2.7.8 Type I and Type II Errors

  • Type I error: incorrectly rejecting the null hypothesis (false positive). Probability equals the alpha level.

  • Type II error: failing to detect a true effect (false negative). Probability is beta; power = 1 - \beta.

  • Alpha and power are linked; stricter alpha reduces Type I error but increases Type II error, and vice versa.

  • Practical considerations (e.g., severity of consequences) influence the choice of alpha.

2.7.9 The Current Status of Statistical Significance Testing

  • There is growing concern about overreliance on NHST; emphasis is shifting toward replication, effect sizes, and confidence intervals.

  • The APA (2010) encourages reporting exact p-values and including effect sizes and confidence intervals in reports.

  • NHST is not discarded but should be integrated with estimation approaches for comprehensive interpretation.

2.8 Statistical Power

  • Power is the probability of correctly rejecting a false null hypothesis (i.e., detecting a true effect).

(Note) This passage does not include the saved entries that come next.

[src/rtl/spi_host_wr_master_pkg.sv]
// rtl/spi_host_wr_master_pkg.sv - shared types and helpers for the host write master
package spi_host_wr_master_pkg;

  localparam int SPI_WIDTH_DEF = 32;

  typedef enum logic [2:0] {
    ST_IDLE,
    ST_CLAIM,
    ST_LOAD,
    ST_SETUP,
    ST_HIGH,
    ST_END,
    ST_RELEASE
  } state_t;

  // Bits needed to hold the values 0..max_val inclusive.
  function automatic int cnt_width(input int max_val);
    return (max_val < 2) ? 1 : $clog2(max_val + 1);
  endfunction

endpackage

[src/rtl/spi_host_wr_master_if.sv]
// rtl/spi_host_wr_master_if.sv - local word stream plus chip-side bus signals
interface spi_host_wr_master_if #(
  parameter int SPI_WIDTH = spi_host_wr_master_pkg::SPI_WIDTH_DEF
) ();

  logic                 s_valid;
  logic [SPI_WIDTH-1:0] s_data;
  logic                 s_last;
  logic                 s_ready;
  logic                 near_full;
  logic                 oe_req;
  logic                 spi_cs_n;
  logic                 spi_sck;
  logic [SPI_WIDTH-1:0] spi_data_o;
  logic                 spi_data_oe;

  modport master (
    input  s_valid, s_data, s_last, near_full,
    output s_ready, oe_req, spi_cs_n, spi_sck, spi_data_o, spi_data_oe
  );

  modport slave (
    output s_valid, s_data, s_last, near_full,
    input  s_ready, oe_req, spi_cs_n, spi_sck, spi_data_o, spi_data_oe
  );

endinterface

[src/rtl/spi_host_wr_master_sync_2ff.sv]
// rtl/spi_host_wr_master_sync_2ff.sv - two-flop single-bit synchroniser with selectable reset value
module spi_host_wr_master_sync_2ff #(
  parameter logic RST_VAL = 1'b0
) (
  input  logic clk,
  input  logic rst,
  input  logic d,
  output logic q
);

  logic [1:0] ff;

  always_ff @(posedge clk) begin
    if (rst) begin
      ff <= {2{RST_VAL}};
    end else begin
      ff <= {ff[0], d};
    end
  end

  assign q = ff[1];

endmodule
File: src/rtl/stage_decode_pkg.sv
// Shared types for the decode stage: RV32I opcodes, ALU operations, immediate
// formats and the decoded control bundle carried in ID/EX.
package stage_decode_pkg;

    localparam logic [31:0] NOP_INSTR = 32'h0000_0013;
    localparam int          STAGES    = 1;

    typedef enum logic [6:0] {
        OP     = 7'b0110011,
        OP_IMM = 7'b0010011,
        LOAD   = 7'b0000011,
        STORE  = 7'b0100011,
        BRANCH = 7'b1100011,
        JAL    = 7'b1101111,
        JALR   = 7'b1100111,
        LUI    = 7'b0110111,
        AUIPC  = 7'b0010111
    } opcode_e;

    typedef enum logic [3:0] {
        ALU_ADD    = 4'd0,
        ALU_SUB    = 4'd1,
        ALU_SLL    = 4'd2,
        ALU_SLT    = 4'd3,
        ALU_SLTU   = 4'd4,
        ALU_XOR    = 4'd5,
        ALU_SRL    = 4'd6,
        ALU_SRA    = 4'd7,
        ALU_OR     = 4'd8,
        ALU_AND    = 4'd9,
        ALU_PASS_B = 4'd10
    } alu_op_t;

    typedef enum logic [2:0] {
        IMM_NONE = 3'd0,
        IMM_I    = 3'd1,
        IMM_S    = 3'd2,
        IMM_B    = 3'd3,
        IMM_U    = 3'd4,
        IMM_J    = 3'd5
    } imm_type_e;

    // All-zero value is the bubble (alu_op zero encodes ALU_ADD).
    typedef struct packed {
        logic [4:0] rs1;
        logic [4:0] rs2;
        logic [4:0] rd;
        logic [2:0] funct3;
        alu_op_t    alu_op;
        logic       reg_write;
        logic       mem_read;
        logic       mem_write;
        logic       branch;
        logic       jump;
        logic       illegal;
    } ctrl_t;

    // reg_op distinguishes OP (funct7[5] selects SUB) from OP-IMM (ADDI never SUB).
    function automatic alu_op_t alu_sel(input logic [2:0] f3, input logic alt, input logic reg_op);
        case (f3)
            3'd0:    alu_sel = (alt && reg_op) ? ALU_SUB : ALU_ADD;
            3'd1:    alu_sel = ALU_SLL;
            3'd2:    alu_sel = ALU_SLT;
            3'd3:    alu_sel = ALU_SLTU;
            3'd4:    alu_sel = ALU_XOR;
            3'd5:    alu_sel = alt ? ALU_SRA : ALU_SRL;
            3'd6:    alu_sel = ALU_OR;
            default: alu_sel = ALU_AND;
        endcase
    endfunction

endpackage

File: src/rtl/stage_decode_if.sv
// Fetch-to-decode handshake: instruction/PC from fetch, stall back to fetch.
interface stage_decode_if #(
    parameter int XLEN = 32
) ();
    logic            if_valid;
    logic [31:0]     if_instr;
    logic [XLEN-1:0] if_pc;
    logic            stall_if;

    modport master (output if_valid, if_instr, if_pc, input stall_if);
    modport slave  (input if_valid, if_instr, if_pc, output stall_if);
endinterface

File: src/rtl/stage_decode_imm_gen.sv
// RV32I immediate extraction; opcode bits are not needed, only the format.
module stage_decode_imm_gen
    import stage_decode_pkg::*;
#(
    parameter int XLEN = 32
) (
    input  logic [31:7]     instr,
    input  imm_type_e       imm_type,
    output logic [XLEN-1:0] imm
);
    logic [31:0] raw;

    always_comb begin
        raw = '0;
        case (imm_type)
            IMM_I:   raw = {{20{instr[31]}}, instr[31:20]};
            IMM_S:   raw = {{20{instr[31]}}, instr[31:25], instr[11:7]};
            IMM_B:   raw = {{19{instr[31]}}, instr[31], instr[7], instr[30:25], instr[11:8], 1'b0};
            IMM_U:   raw = {instr[31:12], 12'b0};
            IMM_J:   raw = {{11{instr[31]}}, instr[31], instr[19:12], instr[20], instr[30:21], 1'b0};
            default: raw = '0;
        endcase
    end

    assign imm = XLEN'(signed'(raw));
endmodule

File: src/rtl/stage_decode.sv
// Decode stage: IF/ID register, RV32I decode, load-use interlock and ID/EX register.
module stage_decode #(
    parameter int          XLEN      = 32,
    parameter logic [31:0] NOP_INSTR = stage_decode_pkg::NOP_INSTR
) (
    input  logic                       clk,
    input  logic                       rst_n,
    stage_decode_if.slave              fetch,
    input  logic                       flush,
    input  logic                       ex_stall,
    output logic                       id_valid,
    output logic [XLEN-1:0]            id_pc,
    output logic [4:0]                 id_rs1,
    output logic [4:0]                 id_rs2,
    output logic [4:0]                 id_rd,
    output logic [XLEN-1:0]            id_imm,
    output stage_decode_pkg::alu_op_t  id_alu_op,
    output logic [2:0]                 id_funct3,
    output logic                       id_reg_write,
    output logic                       id_mem_read,
    output logic                       id_mem_write,
    output logic                       id_branch,
    output logic                       id_jump,
    output logic                       id_illegal
);
    import stage_decode_pkg::*;

    // vld_pipe[0]: IF/ID valid, vld_pipe[1]: ID/EX valid
    logic [STAGES:0] vld_pipe;
    logic [31:0]     ifid_instr;
    logic [XLEN-1:0] ifid_pc;
    ctrl_t           idex;
    logic [XLEN-1:0] idex_imm;
    logic [XLEN-1:0] idex_pc;

    ctrl_t           dec;
    imm_type_e       imm_type;
    logic [XLEN-1:0] dec_imm;
    opcode_e         opc;
    logic [2:0]      f3;
    logic [6:0]      f7;
    logic            use_rs1, use_rs2, use_rd, legal;
    logic            hazard;

    always_comb begin
        dec      = '0;
        imm_type = IMM_NONE;
        opc      = opcode_e'(ifid_instr[6:0]);
        f3       = ifid_instr[14:12];
        f7       = ifid_instr[31:25];
        use_rs1  = 1'b0;
        use_rs2  = 1'b0;
        use_rd   = 1'b0;
        legal    = 1'b1;
        case (opc)
            OP: begin
                {use_rs1, use_rs2, use_rd, dec.reg_write} = 4'b1111;
                legal      = (f7 == 7'h00) || (f7 == 7'h20 && (f3 == 3'd0 || f3 == 3'd5));
                dec.alu_op = alu_sel(f3, f7[5], 1'b1);
            end
            OP_IMM: begin
                {use_rs1, use_rd, dec.reg_write} = 3'b111;
                imm_type   = IMM_I;
                dec.alu_op = alu_sel(f3, f7[5], 1'b0);
                if (f3 == 3'd1)      legal = (f7 == 7'h00);
                else if (f3 == 3'd5) legal = (f7 == 7'h00) || (f7 == 7'h20);
            end
            LOAD: begin
                {use_rs1, use_rd, dec.reg_write, dec.mem_read} = 4'b1111;
                imm_type = IMM_I;
                legal    = (f3 != 3'd3) && (f3 != 3'd6) && (f3 != 3'd7);
            end
            STORE: begin
                {use_rs1, use_rs2, dec.mem_write} = 3'b111;
                imm_type = IMM_S;
                legal    = (f3 <= 3'd2);
            end
            BRANCH: begin
                {use_rs1, use_rs2, dec.branch} = 3'b111;
                imm_type   = IMM_B;
                dec.alu_op = ALU_SUB;
                legal      = (f3 != 3'd2) && (f3 != 3'd3);
            end
            JAL: begin
                {use_rd, dec.reg_write, dec.jump} = 3'b111;
                imm_type = IMM_J;
            end
            JALR: begin
                {use_rs1, use_rd, dec.reg_write, dec.jump} = 4'b1111;
                imm_type = IMM_I;
                legal    = (f3 == 3'd0);
            end
            LUI: begin
                {use_rd, dec.reg_write} = 2'b11;
                imm_type   = IMM_U;
                dec.alu_op = ALU_PASS_B;
            end
            AUIPC: begin
                {use_rd, dec.reg_write} = 2'b11;
                imm_type = IMM_U;
            end
            default: legal = 1'b0;
        endcase

        if (!legal) begin
            dec         = '0;
            dec.illegal = 1'b1;
            imm_type    = IMM_NONE;
        end else begin
            dec.rs1 = use_rs1 ? ifid_instr[19:15] : 5'd0;
            dec.rs2 = use_rs2 ? ifid_instr[24:20] : 5'd0;
            dec.rd  = use_rd  ? ifid_instr[11:7]  : 5'd0;
        end
        dec.funct3 = f3;

        if (!vld_pipe[0]) begin
            dec      = '0;
            imm_type = IMM_NONE;
        end
    end

    stage_decode_imm_gen #(.XLEN(XLEN)) u_imm_gen (
        .instr    (ifid_instr[31:7]),
        .imm_type (imm_type),
        .imm      (dec_imm)
    );

    // Unused sources are already forced to 0, and rd==0 is excluded, so x0 never interlocks.
    assign hazard = vld_pipe[1] && idex.mem_read && (idex.rd != 5'd0) && vld_pipe[0] &&
                    ((dec.rs1 == idex.rd) || (dec.rs2 == idex.rd));

    // Gated by rst_n so fetch is released the moment reset asserts, even with ex_stall high.
    assign fetch.stall_if = rst_n && !flush && (ex_stall || hazard);

    always_ff @(posedge clk or negedge rst_n) begin
        if (!rst_n) begin
            vld_pipe   <= '0;
            ifid_instr <= NOP_INSTR;
            ifid_pc    <= '0;
            idex       <= '0;
            idex_imm   <= '0;
            idex_pc    <= '0;
        end else if (flush) begin
            vld_pipe   <= '0;
            ifid_instr <= NOP_INSTR;
            ifid_pc    <= '0;
            idex       <= '0;
            idex_imm   <= '0;
            idex_pc    <= '0;
        end else if (!ex_stall) begin
            if (hazard) begin
                vld_pipe[1] <= 1'b0;
                idex        <= '0;
                idex_imm    <= '0;
                idex_pc     <= '0;
            end else begin
                vld_pipe   <= {vld_pipe[0], fetch.if_valid};
                ifid_instr <= fetch.if_instr;
                ifid_pc    <= fetch.if_pc;
                idex       <= dec;
                idex_imm   <= dec_imm;
                idex_pc    <= vld_pipe[0] ? ifid_pc : '0;
            end
        end
    end

    assign id_valid     = vld_pipe[1];
    assign id_pc        = idex_pc;
    assign id_rs1       = idex.rs1;
    assign id_rs2       = idex.rs2;
    assign id_rd        = idex.rd;
    assign id_imm       = idex_imm;
    assign id_alu_op    = idex.alu_op;
    assign id_funct3    = idex.funct3;
    assign id_reg_write = idex.reg_write;
    assign id_mem_read  = idex.mem_read;
    assign id_mem_write = idex.mem_write;
    assign id_branch    = idex.branch;
    assign id_jump      = idex.jump;
    assign id_illegal   = idex.illegal;
endmodule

  • Power is influenced by alpha, effect size, and sample size.

2.8.1 Definition of Power

  • Power = 1 - \beta, where beta is the probability of a Type II error.

  • Three main factors affect power: alpha level, effect size, and sample size.

2.8.2 Alpha Level

  • The alpha level controls the risk of a Type I error: e.g., \alpha = 0.05 means a 5% risk.

  • Increasing stringency (e.g., \alpha = 0.01) reduces Type I error but can increase Type II error (lower power).

  • In some contexts (e.g., medical research), extremely small alphas (e.g., 0.001) may be warranted to avoid dangerous false positives.

  • Conversely, higher alpha (e.g., 0.10 or 0.15) can increase power when the consequences of Type I error are not severe.

  • Example scenario from Pituch & Stevens (2016) discusses trade-offs between Type I and Type II errors depending on consequences.

2.8.3 Effect Size

  • Effect size reflects the strength or magnitude of an effect and is linked to power: larger effects are easier to detect.

  • In the correlation context, effect size refers to the strength of association; common indices include r and eta squared ((\eta^2)).

  • Three widely used effect-size indices:

    • Cohen's d (for mean differences)

    • Hedges' g (bias-corrected version of d for small samples)

    • Glass' delta (uses control SD in the denominator)

  • They are calculated from the difference between group means and a variance term:

    • Cohen's d:
      d = \frac{\bar{X}1 - \bar{X}2}{\sqrt{\frac{SD1^2 + SD2^2}{2}}}

    • Hedges' g:
      g = \frac{\bar{X}1 - \bar{X}2}{\sqrt{\frac{(n1-1) SD1^2 + (n2-1) SD2^2}{n1 + n2 - 2}}}

    • Glass' delta:
      \text{delta} = \frac{\bar{X}1 - \bar{X}2}{SD_{\text{Control}}} {where the control group SD is used in the denominator}

  • Cohen provides general guidelines for interpreting effect sizes (without context):

    • For single-sample t, d: small ≈ 0.20, medium ≈ 0.50, large ≈ 0.80.

    • For Pearson r: small ≈ 0.10, medium ≈ 0.30, large ≈ 0.50.

    • For eta-squared ((\eta^2)) in ANOVA: small ≈ 0.01, medium ≈ 0.06, large ≈ 0.14.

  • Figure reference: shows the calculation procedures for d, g, and delta.

  • In broader modeling contexts (e.g., SEM, CFA), RMSEA, GFI, and TLI are analogous indices of model fit, related to the strength of effects and their consistency with data.

2.8.4 Sample Size

  • Larger sample sizes generally increase power by reducing standard errors and narrowing confidence intervals.

  • Degrees of freedom are tied to sample size; larger df means smaller required test statistic values to achieve significance.

  • Researchers can perform power analyses in advance to determine needed sample size to achieve desired power.

  • Caution: very large samples can yield statistically significant results for trivial effects; effect-size reporting helps maintain perspective on practical significance.